Trójmiasto: SKM: Słaba Kolej Miejska

Michał Tusk, Michał Jamroż, Gazeta Wyborcza,

dodane przez kasiek007

Open'er znów przerósł Szybką Kolej Miejską. W sobotnie popołudnie kolejki w kierunku Gdyni były tak przepełnione, że ludzie wieszali się na poręczach.
A zapowiadało się tak dobrze. Pierwszy raz w historii Szybka Kolej Miejska uruchomiła dodatkowe pociągi podczas festiwalu Heineken Open'er Festival. Oczywiście nie z własnej woli. Za dodatkowe kursy zapłaciło miasto Gdynia. Bo oprócz festiwalu, w Gdyni miał w ten weekend miejsce zlot wielkich żaglowców. Dzięki temu sceny z zeszłych lat, gdy wracający z Open'era ludzie czekali ponad godzinę na kolejkę, miały się już nie powtórzyć. W czwartek i piątek wszystko działało bez zarzutu - nocny powrót z festiwalu był praktycznie bezproblemowy, bo od godz. 1.50 kolejki kursowały co 15 minut. Z dojazdem do Gdyni też nie było kłopotu, bo w czasie największego ruchu festiwalowiczów, który przypadał na godz. 16-18, kolejki SKM kursowały co siedem minut. Sytuacja diametralnie zmieniła się w sobotę. Z jednej strony na Open'era i Zlot Żaglowców przyjechało jeszcze więcej gości, a z drugiej SKM-ka funkcjonowała jak w każdą sobotę - czyli jeździła co 15 minut, co wystarcza, ale w nocy. Na efekty nie trzeba było długo czekać. Po godz. 16 na peronach zapanował totalny chaos. Tłumy pasażerów czekały w upale na kolejkę nawet 1,5 godz. - wagony były przepełnione, a rozkłady jazdy stały się fikcją, bo zapchane pociągi po kilka minut stały przy peronach.
- Nie zmieściliśmy się już do czwartego z kolei pociągu. Jak tak dalej pójdzie, nie zdążymy na pierwsze koncerty - denerwowali się Bogumił i Aneta, którzy przyjechali na festiwal z Darłowa, a do pociągu próbowali wejść w Gdyni Orłowie. - Współczuję starszym ludziom, którzy muszą podróżować w takich warunkach.

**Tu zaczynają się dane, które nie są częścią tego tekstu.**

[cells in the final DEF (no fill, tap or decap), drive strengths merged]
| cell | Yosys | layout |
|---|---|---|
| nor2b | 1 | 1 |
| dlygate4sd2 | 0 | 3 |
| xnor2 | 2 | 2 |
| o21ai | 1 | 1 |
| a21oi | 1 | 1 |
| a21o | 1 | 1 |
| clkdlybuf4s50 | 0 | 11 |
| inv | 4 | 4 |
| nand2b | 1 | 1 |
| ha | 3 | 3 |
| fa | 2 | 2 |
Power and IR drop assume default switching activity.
==> flow/design.v <==
module mux_2to1(
input g,
input h,
input m,
output reg f
);
always@(*) begin
case(m)
1'b0: f = h;
1'b1: f = g;
endcase
end
endmodule
module logic_unit(
input a,
input b,
input [1:0] s,
output reg h
);
always@(*) begin
case(s)
2'b00: h = a & b;  
2'b01: h = a | b;  
2'b10: h = a ^ b;  
2'b11: h = ~(a ^ b);  
endcase
end
endmodule
module arithmetic_unit(
input a,
input b,
input cin,
input [1:0] s,
output reg g,
output reg cout
);
reg c1, c2, s1;  
always@(*) begin
case(s)
2'b00:  
begin
g = a ^ cin;
cout = a & cin;
end
2'b01:  
begin
s1 = a ^ b;
c1 = a & b;
g = s1 ^ cin;
c2 = s1 & cin;
cout = c1 | c2;
end
2'b10:  
begin
s1 = a ^ (~b);
c1 = a & (~b);
g = s1 ^ cin;
c2 = s1 & cin;
cout = c1 | c2;
end
2'b11:  
begin
s1 = (~a) ^ b;
c1 = (~a) & b;
g = s1 ^ cin;
c2 = s1 & cin;
cout = c1 | c2;
end
endcase
end
endmodule
module alu(
input a,
input b,
input cin,
input m,
input [1:0] s,
output f,
output cout
);
wire g, h;
logic_unit u1(a, b, s, h);
arithmetic_unit u2(a, b, cin, s, g, cout);
mux_2to1 u3(g, h, m, f);
endmodule
module alu_4b(
input [3:0] a,
input [3:0] b,
input cin,
input m,
input [1:0] s,
output [3:0] f,
output cout
);
wire c1, c2, c3;  
alu alu1(a[0], b[0], cin, m, s, f[0], c1);
alu alu2(a[1], b[1], c1, m, s, f[1], c2);
alu alu3(a[2], b[2], c2, m, s, f[2], c3);
alu alu4(a[3], b[3], c3, m, s, f[3], cout);
endmodule
==> flow/run.sh <==
#!/bin/bash
# OpenROAD 26Q1-2900-gdf79404cd8, Yosys 0.63+post, stock flow scripts
make -C /OpenROAD-flow-scripts/flow DESIGN_CONFIG=/design/flow/config.mk WORK_HOME=/design/flow/orfs finish
==> flow/config.mk <==
export PLATFORM = sky130hd
export DESIGN_NAME = alu_4b
export DESIGN_NICKNAME = alu_4b
export VERILOG_FILES = /design/flow/design.v
export SDC_FILE = /design/flow/constraint.sdc
export NUM_CORES = 4
export LEC_CHECK = 1
export CORE_AREA = 10 10 70 70
export DIE_AREA = 0 0 80 80
==> flow/constraint.sdc <==
current_design alu_4b

set clk_period 3.8
set clk_io_pct 0.2

create_clock -name clk0 -period $clk_period

set non_clock_inputs [all_inputs -no_clocks]
set_input_delay [expr $clk_period * $clk_io_pct] -clock clk0 $non_clock_inputs
set_output_delay [expr $clk_period * $clk_io_pct] -clock clk0 [all_outputs]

- To już drugi pociąg, do którego nie wszedłem. Jak można było w taki dzień puścić na trasę pojedyncze składy? - denerwował się Michał Olszewski z Sopotu, który również utkwił na stacji w Orłowie.

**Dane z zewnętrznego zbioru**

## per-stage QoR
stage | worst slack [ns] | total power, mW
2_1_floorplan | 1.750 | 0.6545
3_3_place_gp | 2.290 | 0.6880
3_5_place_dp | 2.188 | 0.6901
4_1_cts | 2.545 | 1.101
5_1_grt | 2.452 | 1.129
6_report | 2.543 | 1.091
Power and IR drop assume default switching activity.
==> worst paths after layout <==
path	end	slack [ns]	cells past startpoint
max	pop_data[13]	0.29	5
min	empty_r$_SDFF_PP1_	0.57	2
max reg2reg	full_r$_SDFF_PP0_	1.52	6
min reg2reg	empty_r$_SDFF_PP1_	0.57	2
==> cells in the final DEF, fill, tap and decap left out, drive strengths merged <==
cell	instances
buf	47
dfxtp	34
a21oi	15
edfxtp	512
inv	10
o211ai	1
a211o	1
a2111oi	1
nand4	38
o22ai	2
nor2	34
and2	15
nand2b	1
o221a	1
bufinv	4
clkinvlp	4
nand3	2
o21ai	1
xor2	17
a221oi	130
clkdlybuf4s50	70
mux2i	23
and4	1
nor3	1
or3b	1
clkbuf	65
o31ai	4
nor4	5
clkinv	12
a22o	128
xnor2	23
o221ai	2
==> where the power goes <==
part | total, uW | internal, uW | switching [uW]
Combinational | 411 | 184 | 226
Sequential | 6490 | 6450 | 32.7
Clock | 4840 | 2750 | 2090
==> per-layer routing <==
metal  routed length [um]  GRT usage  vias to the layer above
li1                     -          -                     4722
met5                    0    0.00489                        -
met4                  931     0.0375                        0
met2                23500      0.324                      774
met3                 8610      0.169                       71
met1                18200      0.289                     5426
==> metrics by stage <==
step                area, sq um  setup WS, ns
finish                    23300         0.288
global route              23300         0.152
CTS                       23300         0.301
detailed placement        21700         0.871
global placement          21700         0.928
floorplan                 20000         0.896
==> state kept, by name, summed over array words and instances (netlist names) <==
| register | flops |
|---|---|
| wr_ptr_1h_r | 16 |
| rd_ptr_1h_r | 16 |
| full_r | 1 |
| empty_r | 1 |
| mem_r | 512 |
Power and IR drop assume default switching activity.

W najgorszej sytuacji były osoby z dziećmi w wózkach. Ich wprowadzenie do pociągu graniczyło z cudem. A w Sopocie Głównym ludzie z trudem mieścili się na peronie, którego część została zamknięta ze względu na remont. - Jak mam ruszyć, przecież zaraz ktoś mi wpadnie pod pociąg! - denerwował się kierownik jednego ze składów próbujących odjechać z Sopotu.

Sytuacja powtórzyła się w niedzielę. Co prawda SKM zmieniła taktykę i uruchomiono dodatkowe pociągi na odcinku Sopot-Gdynia, ale niewiele to zmieniło. - Zarówno w sobotę, jak i w niedzielę zrobiliśmy co w naszej mocy - mówi Leopold Naskręt z SKM. - Wydłużyliśmy kilka pociągów, ale nie możemy bez wcześniejszego zaplanowania znacznie zwiększyć częstotliwości kursowania kolejki. Przypominam, że to miasto zamawiało określoną ilość kolejek.

Joanna Grajter, rzecznik prezydenta Gdyni: - Gdy 2,5 mln osób odwiedza miasto, to trudno, by wszyscy naraz mogli wyjechać o tej samej porze. W takich dniach trzeba się z tym liczyć.

Bez względu na tłok, w niedzielę najlepszym rozwiązaniem i tak była SKM - z powodu wracających ze zlotu żaglowców i Open'era w korku stanęła cała al. Zwycięstwa i al. Niepodległości.